The answer is a stretch of the material below, returned exactly: the line containing "sta;Slew @ Worst Pin;864;ps", the line containing "global_routing;pin count of", and all lines between.
□ □ □ □
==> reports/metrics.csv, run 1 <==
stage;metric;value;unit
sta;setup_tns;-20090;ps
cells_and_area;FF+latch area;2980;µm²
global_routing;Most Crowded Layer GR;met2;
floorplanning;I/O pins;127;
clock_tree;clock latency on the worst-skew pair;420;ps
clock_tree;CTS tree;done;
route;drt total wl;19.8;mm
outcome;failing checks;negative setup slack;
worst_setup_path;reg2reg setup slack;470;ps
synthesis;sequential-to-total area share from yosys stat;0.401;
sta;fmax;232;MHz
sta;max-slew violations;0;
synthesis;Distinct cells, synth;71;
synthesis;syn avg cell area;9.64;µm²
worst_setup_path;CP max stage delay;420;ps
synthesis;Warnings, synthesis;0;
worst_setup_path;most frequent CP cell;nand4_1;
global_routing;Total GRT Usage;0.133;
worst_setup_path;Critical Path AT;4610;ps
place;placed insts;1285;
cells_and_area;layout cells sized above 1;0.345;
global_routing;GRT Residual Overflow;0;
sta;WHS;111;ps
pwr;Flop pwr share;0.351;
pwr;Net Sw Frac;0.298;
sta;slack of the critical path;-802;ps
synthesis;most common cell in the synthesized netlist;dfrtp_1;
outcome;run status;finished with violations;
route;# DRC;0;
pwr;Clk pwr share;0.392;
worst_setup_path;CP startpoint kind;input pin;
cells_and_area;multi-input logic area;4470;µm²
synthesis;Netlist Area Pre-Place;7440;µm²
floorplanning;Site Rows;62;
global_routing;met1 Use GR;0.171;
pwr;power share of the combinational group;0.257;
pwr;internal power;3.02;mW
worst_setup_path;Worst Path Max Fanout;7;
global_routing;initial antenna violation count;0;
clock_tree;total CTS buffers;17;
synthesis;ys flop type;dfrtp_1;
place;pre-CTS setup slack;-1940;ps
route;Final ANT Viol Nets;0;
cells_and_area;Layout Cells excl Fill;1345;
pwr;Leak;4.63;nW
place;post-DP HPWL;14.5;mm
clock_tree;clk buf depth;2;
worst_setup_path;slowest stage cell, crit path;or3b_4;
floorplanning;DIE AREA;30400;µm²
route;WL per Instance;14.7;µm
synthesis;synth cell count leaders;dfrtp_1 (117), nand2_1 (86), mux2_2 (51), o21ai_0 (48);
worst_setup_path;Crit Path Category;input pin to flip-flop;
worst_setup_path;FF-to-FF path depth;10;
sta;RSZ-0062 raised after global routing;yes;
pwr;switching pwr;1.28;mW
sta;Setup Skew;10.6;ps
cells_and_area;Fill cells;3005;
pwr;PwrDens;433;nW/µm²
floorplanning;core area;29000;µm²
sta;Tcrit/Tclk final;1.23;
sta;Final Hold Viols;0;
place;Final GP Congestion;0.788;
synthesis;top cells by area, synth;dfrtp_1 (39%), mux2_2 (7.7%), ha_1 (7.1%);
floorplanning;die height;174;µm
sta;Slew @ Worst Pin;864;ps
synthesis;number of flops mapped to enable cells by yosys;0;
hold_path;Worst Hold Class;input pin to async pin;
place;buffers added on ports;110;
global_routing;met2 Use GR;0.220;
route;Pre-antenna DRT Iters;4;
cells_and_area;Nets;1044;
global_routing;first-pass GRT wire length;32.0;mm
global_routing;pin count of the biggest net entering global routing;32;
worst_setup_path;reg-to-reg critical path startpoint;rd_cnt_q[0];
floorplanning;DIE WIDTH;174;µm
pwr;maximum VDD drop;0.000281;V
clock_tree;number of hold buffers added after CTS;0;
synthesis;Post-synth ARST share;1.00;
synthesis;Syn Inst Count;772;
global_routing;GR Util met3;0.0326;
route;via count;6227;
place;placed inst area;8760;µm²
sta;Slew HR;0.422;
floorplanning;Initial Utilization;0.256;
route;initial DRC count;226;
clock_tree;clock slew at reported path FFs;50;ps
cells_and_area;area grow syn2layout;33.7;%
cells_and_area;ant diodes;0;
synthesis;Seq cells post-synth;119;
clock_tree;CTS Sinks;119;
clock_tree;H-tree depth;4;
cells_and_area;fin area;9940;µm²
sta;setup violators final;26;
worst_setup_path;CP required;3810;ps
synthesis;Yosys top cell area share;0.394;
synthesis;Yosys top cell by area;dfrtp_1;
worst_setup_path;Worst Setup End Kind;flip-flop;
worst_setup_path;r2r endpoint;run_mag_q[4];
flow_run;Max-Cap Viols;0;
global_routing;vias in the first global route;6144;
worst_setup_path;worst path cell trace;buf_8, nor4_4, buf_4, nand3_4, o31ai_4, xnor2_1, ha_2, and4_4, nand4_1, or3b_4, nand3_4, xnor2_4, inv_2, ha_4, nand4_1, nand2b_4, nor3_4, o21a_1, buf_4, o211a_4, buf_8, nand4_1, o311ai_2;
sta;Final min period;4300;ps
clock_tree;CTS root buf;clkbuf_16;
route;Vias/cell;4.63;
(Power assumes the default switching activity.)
File: src/rtl/display_pkg.sv
// Shared constants and seven-segment encoding for the display scanner.
package display_pkg;

  localparam int          DIGIT_COUNT = 4;
  localparam int          INDEX_W     = $clog2(DIGIT_COUNT);
  localparam logic [3:0]  ANODE_OFF   = 4'hF;
  localparam logic [6:0]  SEG_OFF     = 7'h7F;

  // Active-low {g,f,e,d,c,b,a} pattern for a hex nibble.
  function automatic logic [6:0] hex_to_seg(input logic [3:0] nibble);
    logic [6:0] seg;
    case (nibble)
      4'h0:    seg = 7'h40;
      4'h1:    seg = 7'h79;
      4'h2:    seg = 7'h24;
      4'h3:    seg = 7'h30;
      4'h4:    seg = 7'h19;
      4'h5:    seg = 7'h12;
      4'h6:    seg = 7'h02;
      4'h7:    seg = 7'h78;
      4'h8:    seg = 7'h00;
      4'h9:    seg = 7'h10;
      4'hA:    seg = 7'h08;
      4'hB:    seg = 7'h03;
      4'hC:    seg = 7'h46;
      4'hD:    seg = 7'h21;
      4'hE:    seg = 7'h06;
      4'hF:    seg = 7'h0E;
      default: seg = SEG_OFF;
    endcase
    return seg;
  endfunction

endpackage
## src/rtl/imm_packer.sv

```systemverilog
// Immediate packer: scatters an expander-convention immediate into the I/S/B/J fields of a base word.
// Define IMM_PACKER_ROUNDTRIP_EN to build the round-trip expander check that drives chk_fail.
module imm_packer #(
    parameter int CNT_W = 16,
    parameter int ERR_W = 8
) (
    input  logic             clk,
    input  logic             rst,
    input  logic             in_valid,
    output logic             in_ready,
    input  logic [1:0]       in_fmt,
    input  logic [31:0]      in_base,
    input  logic [31:0]      in_imm,
    output logic             out_valid,
    input  logic             out_ready,
    output logic [31:0]      out_inst,
    output logic             out_err,
    input  logic             clr,
    output logic [CNT_W-1:0] enc_cnt,
    output logic [ERR_W-1:0] err_cnt,
    output logic             chk_fail
);

    localparam logic [1:0] FMT_I = 2'b00;
    localparam logic [1:0] FMT_S = 2'b01;
    localparam logic [1:0] FMT_B = 2'b10;

    // Overwrites only the format's immediate field; every other bit comes from base.
    function automatic logic [31:0] pack_imm(input logic [1:0] fmt, input logic [31:0] base,
                                             input logic [31:0] imm);
        logic [31:0] w;
        w = base;
        case (fmt)
            FMT_I: w[31:20] = imm[11:0];
            FMT_S: begin
                w[31:25] = imm[11:5];
                w[11:7]  = imm[4:0];
            end
            FMT_B: begin
                w[31]    = imm[11];
                w[30:25] = imm[9:4];
                w[11:8]  = imm[3:0];
                w[7]     = imm[10];
            end
            default: begin
                w[31]    = imm[19];
                w[30:21] = imm[9:0];
                w[20]    = imm[10];
                w[19:12] = imm[18:11];
            end
        endcase
        return w;
    endfunction

    // The immediate fits when all bits above the field's sign bit replicate it.
    function automatic logic range_err(input logic [1:0] fmt, input logic [31:0] imm);
        logic bad;
        if (fmt == 2'b11)
            bad = (imm[31:20] != {12{imm[19]}});
        else
            bad = (imm[31:12] != {20{imm[11]}});
        return bad;
    endfunction

    function automatic logic [ERR_W-1:0] sat_inc(input logic [ERR_W-1:0] cnt);
        logic [ERR_W-1:0] nxt;
        if (cnt == {ERR_W{1'b1}})
            nxt = cnt;
        else
            nxt = cnt + ERR_W'(1);
        return nxt;
    endfunction

    logic [31:0] inst_p0;
    logic        err_p0;
    logic        acc_p0;
    logic        vld_p1;
    logic [31:0] inst_p1;
    logic        err_p1;

    assign in_ready = !vld_p1 || out_ready;
    assign acc_p0   = in_valid && in_ready;
    assign inst_p0  = pack_imm(in_fmt, in_base, in_imm);
    assign err_p0   = range_err(in_fmt, in_imm);

    // ---- p0 -> p1: output register; a new accept overrides a same-cycle drain ----
    always_ff @(posedge clk or posedge rst) begin
        if (rst) begin
            vld_p1  <= 1'b0;
            inst_p1 <= '0;
            err_p1  <= 1'b0;
        end else if (acc_p0) begin
            vld_p1  <= 1'b1;
            inst_p1 <= inst_p0;
            err_p1  <= err_p0;
        end else if (out_ready) begin
            vld_p1  <= 1'b0;
        end
    end

    assign out_valid = vld_p1;
    assign out_inst  = inst_p1;
    assign out_err   = err_p1;

    // Clear beats a same-cycle accept, so that accept never reaches the counters.
    always_ff @(posedge clk or posedge rst) begin
        if (rst) begin
            enc_cnt <= '0;
            err_cnt <= '0;
        end else if (clr) begin
            enc_cnt <= '0;
            err_cnt <= '0;
        end else if (acc_p0) begin
            enc_cnt <= enc_cnt + CNT_W'(1);
            if (err_p0)
                err_cnt <= sat_inc(err_cnt);
        end
    end

`ifdef IMM_PACKER_ROUNDTRIP_EN
    // Inverse mapping of pack_imm, sign-extending from the field's top bit.
    function automatic logic [31:0] expand_imm(input logic [1:0] fmt, input logic [31:0] inst);
        logic signed [11:0] s12;
        logic signed [19:0] s20;
        logic signed [31:0] r;
        s12 = '0;
        s20 = '0;
        case (fmt)
            FMT_I: begin
                s12 = inst[31:20];
                r   = s12;
            end
            FMT_S: begin
                s12 = {inst[31:25], inst[11:7]};
                r   = s12;
            end
            FMT_B: begin
                s12 = {inst[31], inst[7], inst[30:25], inst[11:8]};
                r   = s12;
            end
            default: begin
                s20 = {inst[31], inst[19:12], inst[20], inst[30:21]};
                r   = s20;
            end
        endcase
        return r;
    endfunction

    logic [31:0] imm_p1;
    logic [1:0]  fmt_p1;
    logic        chk_pend_p1;
    logic        chk_fail_p2;

    // ---- p1 -> p2: compare the re-expanded output word against the accepted immediate ----
    always_ff @(posedge clk or posedge rst) begin
        if (rst) begin
            imm_p1      <= '0;
            fmt_p1      <= 2'b00;
            chk_pend_p1 <= 1'b0;
            chk_fail_p2 <= 1'b0;
        end else begin
            chk_pend_p1 <= acc_p0;
            if (acc_p0) begin
                imm_p1 <= in_imm;
                fmt_p1 <= in_fmt;
            end
            if (clr)
                chk_fail_p2 <= 1'b0;
            else if (chk_pend_p1 && !err_p1 && (expand_imm(fmt_p1, inst_p1) != imm_p1))
                chk_fail_p2 <= 1'b1;
        end
    end

    assign chk_fail = chk_fail_p2;
`else
    assign chk_fail = 1'b0;
`endif

endmodule

```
□ □ □ □
Completed exercise:
sta;Slew @ Worst Pin;864;ps
synthesis;number of flops mapped to enable cells by yosys;0;
hold_path;Worst Hold Class;input pin to async pin;
place;buffers added on ports;110;
global_routing;met2 Use GR;0.220;
route;Pre-antenna DRT Iters;4;
cells_and_area;Nets;1044;
global_routing;first-pass GRT wire length;32.0;mm
global_routing;pin count of the biggest net entering global routing;32;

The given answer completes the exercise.